#### EXERCISE INPUT
Segment Open
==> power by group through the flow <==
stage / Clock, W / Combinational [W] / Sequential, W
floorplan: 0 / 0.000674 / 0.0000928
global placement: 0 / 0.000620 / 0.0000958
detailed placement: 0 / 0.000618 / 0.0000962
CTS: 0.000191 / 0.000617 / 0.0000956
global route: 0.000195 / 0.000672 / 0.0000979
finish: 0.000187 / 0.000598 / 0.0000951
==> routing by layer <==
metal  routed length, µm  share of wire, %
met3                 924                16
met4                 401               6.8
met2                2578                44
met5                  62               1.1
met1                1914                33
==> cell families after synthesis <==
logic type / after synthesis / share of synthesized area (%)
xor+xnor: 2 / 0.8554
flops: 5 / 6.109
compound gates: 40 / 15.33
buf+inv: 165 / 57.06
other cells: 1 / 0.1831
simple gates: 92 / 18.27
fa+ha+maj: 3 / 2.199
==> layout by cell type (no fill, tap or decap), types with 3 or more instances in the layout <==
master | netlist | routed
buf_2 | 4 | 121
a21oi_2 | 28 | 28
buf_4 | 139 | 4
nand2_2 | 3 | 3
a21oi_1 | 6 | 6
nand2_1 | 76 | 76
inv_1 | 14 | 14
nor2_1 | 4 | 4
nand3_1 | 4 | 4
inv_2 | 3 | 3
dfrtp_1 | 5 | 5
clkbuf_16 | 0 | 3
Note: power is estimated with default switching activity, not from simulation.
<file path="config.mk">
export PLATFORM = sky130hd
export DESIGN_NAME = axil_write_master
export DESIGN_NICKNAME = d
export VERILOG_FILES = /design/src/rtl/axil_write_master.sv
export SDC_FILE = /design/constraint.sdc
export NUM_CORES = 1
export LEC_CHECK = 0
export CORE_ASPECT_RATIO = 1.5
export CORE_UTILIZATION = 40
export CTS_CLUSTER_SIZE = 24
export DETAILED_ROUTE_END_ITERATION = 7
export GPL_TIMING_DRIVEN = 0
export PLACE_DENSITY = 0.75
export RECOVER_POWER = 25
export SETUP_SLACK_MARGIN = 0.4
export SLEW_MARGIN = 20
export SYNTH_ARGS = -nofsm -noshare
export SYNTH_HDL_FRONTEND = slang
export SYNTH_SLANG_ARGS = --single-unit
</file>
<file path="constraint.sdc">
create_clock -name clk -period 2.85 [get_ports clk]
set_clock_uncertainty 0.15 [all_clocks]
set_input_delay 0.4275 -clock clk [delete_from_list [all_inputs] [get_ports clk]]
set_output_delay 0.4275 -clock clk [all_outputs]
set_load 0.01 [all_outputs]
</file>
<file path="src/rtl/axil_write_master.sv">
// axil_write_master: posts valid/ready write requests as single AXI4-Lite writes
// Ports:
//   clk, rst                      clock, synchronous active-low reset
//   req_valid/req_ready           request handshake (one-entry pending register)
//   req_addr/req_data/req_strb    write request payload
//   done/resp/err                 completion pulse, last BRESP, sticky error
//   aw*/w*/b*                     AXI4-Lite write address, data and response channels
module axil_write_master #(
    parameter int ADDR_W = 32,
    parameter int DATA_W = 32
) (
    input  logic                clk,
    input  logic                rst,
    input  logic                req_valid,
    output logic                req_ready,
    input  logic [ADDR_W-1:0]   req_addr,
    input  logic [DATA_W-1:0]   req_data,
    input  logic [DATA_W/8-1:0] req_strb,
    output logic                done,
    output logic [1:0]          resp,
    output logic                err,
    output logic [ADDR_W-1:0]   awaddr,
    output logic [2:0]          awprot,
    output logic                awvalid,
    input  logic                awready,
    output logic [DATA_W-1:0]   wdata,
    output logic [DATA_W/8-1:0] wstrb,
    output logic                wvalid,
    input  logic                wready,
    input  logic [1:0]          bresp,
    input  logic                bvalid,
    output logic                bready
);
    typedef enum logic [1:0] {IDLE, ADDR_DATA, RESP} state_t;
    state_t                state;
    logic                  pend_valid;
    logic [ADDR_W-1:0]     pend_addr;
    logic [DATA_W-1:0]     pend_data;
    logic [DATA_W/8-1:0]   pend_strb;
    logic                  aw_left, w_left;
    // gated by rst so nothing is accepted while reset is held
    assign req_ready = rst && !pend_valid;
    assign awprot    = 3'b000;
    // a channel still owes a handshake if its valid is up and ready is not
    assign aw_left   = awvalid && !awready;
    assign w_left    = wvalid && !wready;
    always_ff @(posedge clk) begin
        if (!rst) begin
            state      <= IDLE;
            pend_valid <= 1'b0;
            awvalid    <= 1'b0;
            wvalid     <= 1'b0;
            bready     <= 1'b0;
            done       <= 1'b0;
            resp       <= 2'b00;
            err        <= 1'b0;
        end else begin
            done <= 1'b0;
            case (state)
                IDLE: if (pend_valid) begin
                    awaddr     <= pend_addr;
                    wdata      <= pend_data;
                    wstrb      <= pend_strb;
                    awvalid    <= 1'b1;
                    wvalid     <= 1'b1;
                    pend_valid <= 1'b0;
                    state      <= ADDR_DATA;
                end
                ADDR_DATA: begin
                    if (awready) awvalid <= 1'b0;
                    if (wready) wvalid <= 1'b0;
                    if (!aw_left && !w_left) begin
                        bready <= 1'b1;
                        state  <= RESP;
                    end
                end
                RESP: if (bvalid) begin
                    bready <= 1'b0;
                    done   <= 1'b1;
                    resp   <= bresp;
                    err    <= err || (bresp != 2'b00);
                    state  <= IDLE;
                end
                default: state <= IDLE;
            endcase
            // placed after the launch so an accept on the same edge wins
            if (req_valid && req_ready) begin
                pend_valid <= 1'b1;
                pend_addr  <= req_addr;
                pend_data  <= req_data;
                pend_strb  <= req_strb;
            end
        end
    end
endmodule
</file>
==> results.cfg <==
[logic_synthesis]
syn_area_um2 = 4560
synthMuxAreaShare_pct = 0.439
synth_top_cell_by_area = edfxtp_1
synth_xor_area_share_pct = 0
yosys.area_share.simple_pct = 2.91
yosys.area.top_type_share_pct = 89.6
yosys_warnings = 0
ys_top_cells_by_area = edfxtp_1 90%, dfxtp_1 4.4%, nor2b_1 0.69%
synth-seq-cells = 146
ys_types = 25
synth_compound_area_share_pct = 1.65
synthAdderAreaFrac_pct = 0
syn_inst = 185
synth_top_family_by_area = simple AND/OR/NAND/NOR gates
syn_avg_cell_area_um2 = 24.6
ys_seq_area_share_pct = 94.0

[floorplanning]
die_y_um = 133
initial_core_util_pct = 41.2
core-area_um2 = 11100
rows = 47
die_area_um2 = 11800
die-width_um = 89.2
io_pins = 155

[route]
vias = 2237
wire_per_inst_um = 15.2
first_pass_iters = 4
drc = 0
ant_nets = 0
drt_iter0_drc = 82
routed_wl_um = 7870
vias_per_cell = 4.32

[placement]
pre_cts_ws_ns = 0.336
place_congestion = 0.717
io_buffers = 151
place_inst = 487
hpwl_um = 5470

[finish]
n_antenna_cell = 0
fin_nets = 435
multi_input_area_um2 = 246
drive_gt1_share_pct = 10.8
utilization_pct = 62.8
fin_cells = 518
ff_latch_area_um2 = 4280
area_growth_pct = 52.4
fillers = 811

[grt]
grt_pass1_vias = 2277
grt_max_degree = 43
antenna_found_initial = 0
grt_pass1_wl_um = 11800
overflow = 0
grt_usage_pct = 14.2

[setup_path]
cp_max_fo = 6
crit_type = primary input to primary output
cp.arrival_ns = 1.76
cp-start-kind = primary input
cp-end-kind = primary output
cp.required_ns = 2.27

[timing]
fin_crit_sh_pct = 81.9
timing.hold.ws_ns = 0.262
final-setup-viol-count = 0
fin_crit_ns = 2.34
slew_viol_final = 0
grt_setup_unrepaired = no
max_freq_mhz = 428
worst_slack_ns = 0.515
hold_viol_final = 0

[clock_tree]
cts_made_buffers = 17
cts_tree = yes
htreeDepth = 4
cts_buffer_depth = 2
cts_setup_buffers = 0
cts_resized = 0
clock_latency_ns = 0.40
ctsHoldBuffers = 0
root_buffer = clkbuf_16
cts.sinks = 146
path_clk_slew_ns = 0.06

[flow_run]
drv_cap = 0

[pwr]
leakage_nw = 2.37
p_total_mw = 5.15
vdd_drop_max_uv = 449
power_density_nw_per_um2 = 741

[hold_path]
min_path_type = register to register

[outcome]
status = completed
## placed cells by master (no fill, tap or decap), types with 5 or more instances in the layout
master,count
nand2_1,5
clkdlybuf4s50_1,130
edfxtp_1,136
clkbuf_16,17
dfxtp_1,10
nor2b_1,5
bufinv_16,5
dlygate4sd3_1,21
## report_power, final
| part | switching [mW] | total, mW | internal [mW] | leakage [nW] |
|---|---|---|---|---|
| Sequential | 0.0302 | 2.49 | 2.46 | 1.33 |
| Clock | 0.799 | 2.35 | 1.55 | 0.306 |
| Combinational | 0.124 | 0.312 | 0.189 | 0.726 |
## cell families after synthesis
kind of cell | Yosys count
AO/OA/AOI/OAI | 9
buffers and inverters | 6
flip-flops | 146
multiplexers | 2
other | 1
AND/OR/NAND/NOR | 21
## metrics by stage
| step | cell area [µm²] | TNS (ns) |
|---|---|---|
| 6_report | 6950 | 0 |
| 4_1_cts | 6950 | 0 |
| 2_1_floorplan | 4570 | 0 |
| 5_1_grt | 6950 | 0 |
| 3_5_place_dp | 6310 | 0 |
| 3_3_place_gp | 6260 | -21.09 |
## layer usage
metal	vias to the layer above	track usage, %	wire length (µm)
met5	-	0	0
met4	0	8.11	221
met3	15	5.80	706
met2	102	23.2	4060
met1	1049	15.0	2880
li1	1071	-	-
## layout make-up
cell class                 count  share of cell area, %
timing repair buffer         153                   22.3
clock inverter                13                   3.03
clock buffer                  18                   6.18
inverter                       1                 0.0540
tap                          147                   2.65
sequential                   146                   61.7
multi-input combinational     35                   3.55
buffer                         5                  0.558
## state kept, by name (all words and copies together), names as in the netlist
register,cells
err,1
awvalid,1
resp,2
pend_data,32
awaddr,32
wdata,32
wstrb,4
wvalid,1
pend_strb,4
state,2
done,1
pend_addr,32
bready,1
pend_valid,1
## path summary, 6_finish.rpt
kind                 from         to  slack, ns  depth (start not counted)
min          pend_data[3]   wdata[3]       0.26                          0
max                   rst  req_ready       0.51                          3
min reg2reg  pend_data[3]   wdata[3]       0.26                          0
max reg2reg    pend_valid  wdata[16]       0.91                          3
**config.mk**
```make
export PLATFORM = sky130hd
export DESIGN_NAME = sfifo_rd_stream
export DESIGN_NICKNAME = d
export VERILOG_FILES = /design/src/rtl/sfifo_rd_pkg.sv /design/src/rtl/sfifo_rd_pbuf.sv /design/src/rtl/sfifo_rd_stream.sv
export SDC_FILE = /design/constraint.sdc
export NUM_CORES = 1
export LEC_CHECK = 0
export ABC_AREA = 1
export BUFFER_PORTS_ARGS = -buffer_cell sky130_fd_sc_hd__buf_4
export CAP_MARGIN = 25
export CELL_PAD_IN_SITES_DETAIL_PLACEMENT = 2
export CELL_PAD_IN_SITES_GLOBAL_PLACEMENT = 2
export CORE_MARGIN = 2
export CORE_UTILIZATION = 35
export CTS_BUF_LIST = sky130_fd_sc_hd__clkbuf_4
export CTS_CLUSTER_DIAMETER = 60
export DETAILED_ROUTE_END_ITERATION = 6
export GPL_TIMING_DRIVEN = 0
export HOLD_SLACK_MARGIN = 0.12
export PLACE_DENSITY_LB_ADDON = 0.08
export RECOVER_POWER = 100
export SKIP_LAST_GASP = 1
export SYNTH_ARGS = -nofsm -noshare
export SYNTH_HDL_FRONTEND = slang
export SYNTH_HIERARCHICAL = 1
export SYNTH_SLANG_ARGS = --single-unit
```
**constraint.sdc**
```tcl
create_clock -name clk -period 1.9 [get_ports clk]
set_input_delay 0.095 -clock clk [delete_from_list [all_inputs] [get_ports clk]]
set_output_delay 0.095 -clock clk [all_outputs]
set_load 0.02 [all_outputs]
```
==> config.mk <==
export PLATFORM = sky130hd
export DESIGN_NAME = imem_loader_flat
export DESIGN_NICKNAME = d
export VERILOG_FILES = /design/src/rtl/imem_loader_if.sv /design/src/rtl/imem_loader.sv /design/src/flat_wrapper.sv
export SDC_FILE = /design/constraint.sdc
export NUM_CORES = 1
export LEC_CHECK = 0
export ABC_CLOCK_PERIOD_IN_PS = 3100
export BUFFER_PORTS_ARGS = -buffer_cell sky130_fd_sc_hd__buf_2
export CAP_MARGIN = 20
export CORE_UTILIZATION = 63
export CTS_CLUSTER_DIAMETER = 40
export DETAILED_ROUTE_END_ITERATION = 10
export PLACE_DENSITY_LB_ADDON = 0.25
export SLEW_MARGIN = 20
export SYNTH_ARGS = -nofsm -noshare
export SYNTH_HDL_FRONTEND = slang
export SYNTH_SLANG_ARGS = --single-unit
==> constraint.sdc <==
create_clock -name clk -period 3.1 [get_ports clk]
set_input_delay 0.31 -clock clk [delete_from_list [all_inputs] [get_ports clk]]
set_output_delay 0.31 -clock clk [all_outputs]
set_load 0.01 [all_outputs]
Segment Closed
#### TASK OBJECTIVE
Give the lines of the material above again, exactly, from its first line through the line that contains "clkbuf_16 | 0 | 3" and no further.

#### RESPONSE
==> power by group through the flow <==
stage / Clock, W / Combinational [W] / Sequential, W
floorplan: 0 / 0.000674 / 0.0000928
global placement: 0 / 0.000620 / 0.0000958
detailed placement: 0 / 0.000618 / 0.0000962
CTS: 0.000191 / 0.000617 / 0.0000956
global route: 0.000195 / 0.000672 / 0.0000979
finish: 0.000187 / 0.000598 / 0.0000951
==> routing by layer <==
metal  routed length, µm  share of wire, %
met3                 924                16
met4                 401               6.8
met2                2578                44
met5                  62               1.1
met1                1914                33
==> cell families after synthesis <==
logic type / after synthesis / share of synthesized area (%)
xor+xnor: 2 / 0.8554
flops: 5 / 6.109
compound gates: 40 / 15.33
buf+inv: 165 / 57.06
other cells: 1 / 0.1831
simple gates: 92 / 18.27
fa+ha+maj: 3 / 2.199
==> layout by cell type (no fill, tap or decap), types with 3 or more instances in the layout <==
master | netlist | routed
buf_2 | 4 | 121
a21oi_2 | 28 | 28
buf_4 | 139 | 4
nand2_2 | 3 | 3
a21oi_1 | 6 | 6
nand2_1 | 76 | 76
inv_1 | 14 | 14
nor2_1 | 4 | 4
nand3_1 | 4 | 4
inv_2 | 3 | 3
dfrtp_1 | 5 | 5
clkbuf_16 | 0 | 3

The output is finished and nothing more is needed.